Collected data entries:

^^^^^^^^

**src/design/spt_pkg.sv**
```systemverilog
// ----------------------------------------------------------------------------
// spt_pkg
// types, register codes and shading table of the torus point splatter
// ----------------------------------------------------------------------------
package spt_pkg;

    typedef struct packed {
        logic signed [15:0] cos_a;
        logic signed [15:0] sin_a;
        logic signed [15:0] cos_b;
        logic signed [15:0] sin_b;
        logic        [7:0]  frame_width;
        logic        [6:0]  frame_height;
    } t_cfg;

    typedef enum logic [2:0] {
        REG_COS_A        = 3'd0,
        REG_SIN_A        = 3'd1,
        REG_COS_B        = 3'd2,
        REG_SIN_B        = 3'd3,
        REG_FRAME_WIDTH  = 3'd4,
        REG_FRAME_HEIGHT = 3'd5
    } t_reg_idx;

    typedef enum logic [1:0] {
        CMD_PLOT = 2'd0,
        CMD_READ = 2'd1,
        CMD_NULL = 2'd2
    } t_cmd_kind;

    typedef enum logic [2:0] {
        F_IDLE,
        F_MUL,
        F_DIV,
        F_PROJ,
        F_PUSH
    } t_front_state;

    typedef enum logic [1:0] {
        B_CLEAR,
        B_IDLE,
        B_RESOLVE
    } t_back_state;

    localparam logic [6:0]  GLYPH_SPACE = 7'h20;
    localparam logic [4:0]  MUL_LAST    = 5'd23;
    localparam logic [4:0]  DIV_LAST    = 5'd30;
    localparam logic [4:0]  PROJ_LAST   = 5'd3;
    localparam logic signed [25:0] Z_OFFSET = 26'sd81920;
    localparam logic signed [25:0] CX_OFFSET = 26'sd32768;

    function automatic logic [6:0] shade_glyph(input logic signed [25:0] lum);
        logic [14:0] sh;
        logic [3:0]  idx;
        sh  = lum[25:11];
        idx = (sh > 15'd11) ? 4'd11 : sh[3:0];
        case (idx)
            4'd0:    shade_glyph = 7'h2E;
            4'd1:    shade_glyph = 7'h2C;
            4'd2:    shade_glyph = 7'h2D;
            4'd3:    shade_glyph = 7'h7E;
            4'd4:    shade_glyph = 7'h3A;
            4'd5:    shade_glyph = 7'h3B;
            4'd6:    shade_glyph = 7'h3D;
            4'd7:    shade_glyph = 7'h21;
            4'd8:    shade_glyph = 7'h2A;
            4'd9:    shade_glyph = 7'h23;
            4'd10:   shade_glyph = 7'h24;
            default: shade_glyph = 7'h40;
        endcase
    endfunction

    // sum in units of 2^-33, truncated toward zero
    function automatic logic signed [22:0] trunc33(input logic signed [55:0] s);
        logic signed [55:0] t;
        t = s[55] ? (s + 56'sd8589934591) : s;
        trunc33 = t[55:33];
    endfunction

endpackage

```
**src/design/spt_front.sv**
```systemverilog
// ----------------------------------------------------------------------------
// spt_front
// accepts items, rotates and projects torus samples, queues pixel commands
// ----------------------------------------------------------------------------
module spt_front import spt_pkg::*; #(
    parameter int MAX_COLS = 128,
    parameter int MAX_ROWS = 64,
    parameter int ADDR_W   = $clog2(MAX_COLS * MAX_ROWS),
    parameter int CMD_W    = 2 + ADDR_W + 16 + 7
) (
    input  logic                     i_clk,
    input  logic                     i_rst_n,
    input  t_cfg                     i_cfg,
    input  logic                     i_enable,
    input  logic                     i_valid,
    output logic                     o_ready,
    input  logic                     i_func,
    input  logic signed [15:0]       i_cos_theta,
    input  logic signed [15:0]       i_sin_theta,
    input  logic signed [15:0]       i_cos_phi,
    input  logic signed [15:0]       i_sin_phi,
    input  logic        [6:0]        i_pixel_col,
    input  logic        [5:0]        i_pixel_row,
    output logic                     o_push,
    output logic        [CMD_W-1:0]  o_cmd,
    input  logic                     i_full
);
    t_front_state r_state, n_state;

    logic [4:0]         r_step, n_step;
    logic signed [25:0] r_ct, r_st, r_cp, r_sp, r_cx;
    logic signed [25:0] n_ct, n_st, n_cp, n_sp, n_cx;
    logic signed [25:0] r_t0, r_t1, r_x, r_y, r_z, r_l;
    logic signed [25:0] n_t0, n_t1, n_x, n_y, n_z, n_l;
    logic [25:0]        r_rem, n_rem;
    logic [30:0]        r_quo, n_quo;
    logic [15:0]        r_ooz, n_ooz;
    logic signed [51:0] r_wp, n_wp;
    logic signed [22:0] r_col, r_row, n_col, n_row;

    logic signed [25:0] ca, sa, cb, sb;
    logic signed [25:0] mul_a, mul_b, m_q;
    logic signed [51:0] m_full;
    logic [26:0]        trial, zc;
    logic               accept, z_pos, hit;
    logic [ADDR_W-1:0]  rd_addr, pl_addr;
    logic               rd_in_range;

    assign ca = {{10{i_cfg.cos_a[15]}}, i_cfg.cos_a};
    assign sa = {{10{i_cfg.sin_a[15]}}, i_cfg.sin_a};
    assign cb = {{10{i_cfg.cos_b[15]}}, i_cfg.cos_b};
    assign sb = {{10{i_cfg.sin_b[15]}}, i_cfg.sin_b};

    assign accept = i_valid && o_ready;
    assign z_pos  = !r_z[25] && (r_z != '0);

    // shared multiplier operand select
    always_comb begin
        mul_a = '0;
        mul_b = '0;
        case (r_state)
            F_MUL: begin
                case (r_step)
                    5'd0:    begin mul_a = cb;   mul_b = r_cp; end
                    5'd1:    begin mul_a = sa;   mul_b = sb;   end
                    5'd2:    begin mul_a = r_t1; mul_b = r_sp; end
                    5'd3:    begin mul_a = r_cx; mul_b = r_t0; end
                    5'd4:    begin mul_a = ca;   mul_b = sb;   end
                    5'd5:    begin mul_a = r_st; mul_b = r_t1; end
                    5'd6:    begin mul_a = sb;   mul_b = r_cp; end
                    5'd7:    begin mul_a = sa;   mul_b = cb;   end
                    5'd8:    begin mul_a = r_t1; mul_b = r_sp; end
                    5'd9:    begin mul_a = r_cx; mul_b = r_t0; end
                    5'd10:   begin mul_a = ca;   mul_b = cb;   end
                    5'd11:   begin mul_a = r_st; mul_b = r_t1; end
                    5'd12:   begin mul_a = ca;   mul_b = r_cx; end
                    5'd13:   begin mul_a = r_t0; mul_b = r_sp; end
                    5'd14:   begin mul_a = r_st; mul_b = sa;   end
                    5'd15:   begin mul_a = r_cp; mul_b = r_ct; end
                    5'd16:   begin mul_a = r_t0; mul_b = sb;   end
                    5'd17:   begin mul_a = ca;   mul_b = r_ct; end
                    5'd18:   begin mul_a = r_t0; mul_b = r_sp; end
                    5'd19:   begin mul_a = sa;   mul_b = r_st; end
                    5'd20:   begin mul_a = ca;   mul_b = r_st; end
                    5'd21:   begin mul_a = r_ct; mul_b = sa;   end
                    5'd22:   begin mul_a = r_t1; mul_b = r_sp; end
                    default: begin mul_a = cb;   mul_b = r_t0; end
                endcase
            end
            F_PROJ: begin
                case (r_step)
                    5'd0:    begin mul_a = {18'b0, i_cfg.frame_width}; mul_b = {10'b0, r_ooz}; end
                    5'd1:    begin mul_a = r_t0; mul_b = r_x; end
                    default: begin mul_a = r_t0; mul_b = r_y; end
                endcase
            end
            default: begin
                mul_a = '0;
                mul_b = '0;
            end
        endcase
    end

    assign m_full = mul_a * mul_b;
    assign m_q    = m_full[39:14];

    assign trial = {r_rem, (r_step == 5'd0)};
    assign zc    = {1'b0, r_z};

    assign hit = !r_col[22] && (r_col[21:0] < 22'(i_cfg.frame_width))
              && (r_col[21:0] < 22'(MAX_COLS))
              && !r_row[22] && (r_row[21:0] < 22'(i_cfg.frame_height))
              && (r_row[21:0] < 22'(MAX_ROWS))
              && !r_l[25] && (r_l != '0);

    assign rd_in_range = (32'(i_pixel_col) < MAX_COLS) && (32'(i_pixel_row) < MAX_ROWS);
    assign rd_addr = ADDR_W'(i_pixel_row) * ADDR_W'(MAX_COLS) + ADDR_W'(i_pixel_col);
    assign pl_addr = ADDR_W'(r_row[21:0]) * ADDR_W'(MAX_COLS) + ADDR_W'(r_col[21:0]);

    // next state
    always_comb begin
        n_state = r_state;
        case (r_state)
            F_IDLE: begin
                if (accept && !i_func) begin
                    n_state = F_MUL;
                end
            end
            F_MUL: begin
                if (r_step == MUL_LAST) begin
                    n_state = z_pos ? F_DIV : F_IDLE;
                end
            end
            F_DIV: begin
                if (r_step == DIV_LAST) begin
                    n_state = F_PROJ;
                end
            end
            F_PROJ: begin
                if (r_step == PROJ_LAST) begin
                    n_state = F_PUSH;
                end
            end
            F_PUSH: begin
                if (!hit || !i_full) begin
                    n_state = F_IDLE;
                end
            end
            default: n_state = F_IDLE;
        endcase
    end

    // datapath
    always_comb begin
        n_step = r_step;
        n_ct = r_ct; n_st = r_st; n_cp = r_cp; n_sp = r_sp; n_cx = r_cx;
        n_t0 = r_t0; n_t1 = r_t1; n_x = r_x; n_y = r_y; n_z = r_z; n_l = r_l;
        n_rem = r_rem; n_quo = r_quo; n_ooz = r_ooz;
        n_wp = r_wp; n_col = r_col; n_row = r_row;
        case (r_state)
            F_IDLE: begin
                n_step = '0;
                if (accept && !i_func) begin
                    n_ct = 26'(i_cos_theta);
                    n_st = 26'(i_sin_theta);
                    n_cp = 26'(i_cos_phi);
                    n_sp = 26'(i_sin_phi);
                    n_cx = CX_OFFSET + 26'(i_cos_theta);
                end
            end
            F_MUL: begin
                n_step = (r_step == MUL_LAST) ? 5'd0 : r_step + 5'd1;
                n_rem  = '0;
                n_quo  = '0;
                case (r_step)
                    5'd0, 5'd6, 5'd12, 5'd15, 5'd17, 5'd20: n_t0 = m_q;
                    5'd1, 5'd4, 5'd7, 5'd10, 5'd21:         n_t1 = m_q;
                    5'd2:    n_t0 = r_t0 + m_q;
                    5'd8:    n_t0 = r_t0 - m_q;
                    5'd22:   n_t0 = r_t0 - m_q;
                    5'd3:    n_x  = m_q;
                    5'd5:    n_x  = r_x - m_q;
                    5'd9:    n_y  = m_q;
                    5'd11:   n_y  = r_y + m_q;
                    5'd13:   n_z  = Z_OFFSET + m_q;
                    5'd14:   n_z  = r_z + m_q;
                    5'd16:   n_l  = m_q;
                    5'd18:   n_l  = r_l - m_q;
                    5'd19:   n_l  = r_l - m_q;
                    default: n_l  = r_l + m_q;
                endcase
            end
            F_DIV: begin
                n_step = (r_step == DIV_LAST) ? 5'd0 : r_step + 5'd1;
                if (trial >= zc) begin
                    n_rem = 26'(trial - zc);
                    n_quo = {r_quo[29:0], 1'b1};
                end else begin
                    n_rem = trial[25:0];
                    n_quo = {r_quo[29:0], 1'b0};
                end
                n_ooz = (|n_quo[30:16]) ? 16'hFFFF : n_quo[15:0];
            end
            F_PROJ: begin
                n_step = r_step + 5'd1;
                case (r_step)
                    5'd0: n_t0 = m_full[25:0];
                    5'd1: n_wp = m_full;
                    5'd2: begin
                        n_col = trunc33({16'b0, i_cfg.frame_width[7:1], 33'b0}
                                        + {{4{r_wp[51]}}, r_wp});
                        n_wp  = m_full;
                    end
                    default: n_row = trunc33({17'b0, i_cfg.frame_height[6:1], 33'b0}
                                             - {{4{r_wp[51]}}, r_wp});
                endcase
            end
            default: n_step = '0;
        endcase
    end

    // outputs
    always_comb begin
        o_ready = 1'b0;
        o_push  = 1'b0;
        o_cmd   = '0;
        case (r_state)
            F_IDLE: begin
                o_ready = i_enable && !i_full;
                if (accept && i_func) begin
                    o_push = 1'b1;
                    o_cmd  = {rd_in_range ? CMD_READ : CMD_NULL, rd_addr, 16'b0, GLYPH_SPACE};
                end
            end
            F_PUSH: begin
                o_push = hit && !i_full;
                o_cmd  = {CMD_PLOT, pl_addr, r_ooz, shade_glyph(r_l)};
            end
            default: begin
                o_ready = 1'b0;
                o_push  = 1'b0;
            end
        endcase
    end

    always_ff @(posedge i_clk) begin
        if (!i_rst_n) begin
            r_state <= F_IDLE;
            r_step  <= '0;
        end else begin
            r_state <= n_state;
            r_step  <= n_step;
        end
    end

    always_ff @(posedge i_clk) begin
        r_ct <= n_ct; r_st <= n_st; r_cp <= n_cp; r_sp <= n_sp; r_cx <= n_cx;
        r_t0 <= n_t0; r_t1 <= n_t1; r_x <= n_x; r_y <= n_y; r_z <= n_z; r_l <= n_l;
        r_rem <= n_rem; r_quo <= n_quo; r_ooz <= n_ooz;
        r_wp <= n_wp; r_col <= n_col; r_row <= n_row;
    end

endmodule

```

^^^^^^^^

AIM OF THE TASK:
Determine how many lines above contain "parameter" as a word or string. Give the number alone.

OUTPUT:
4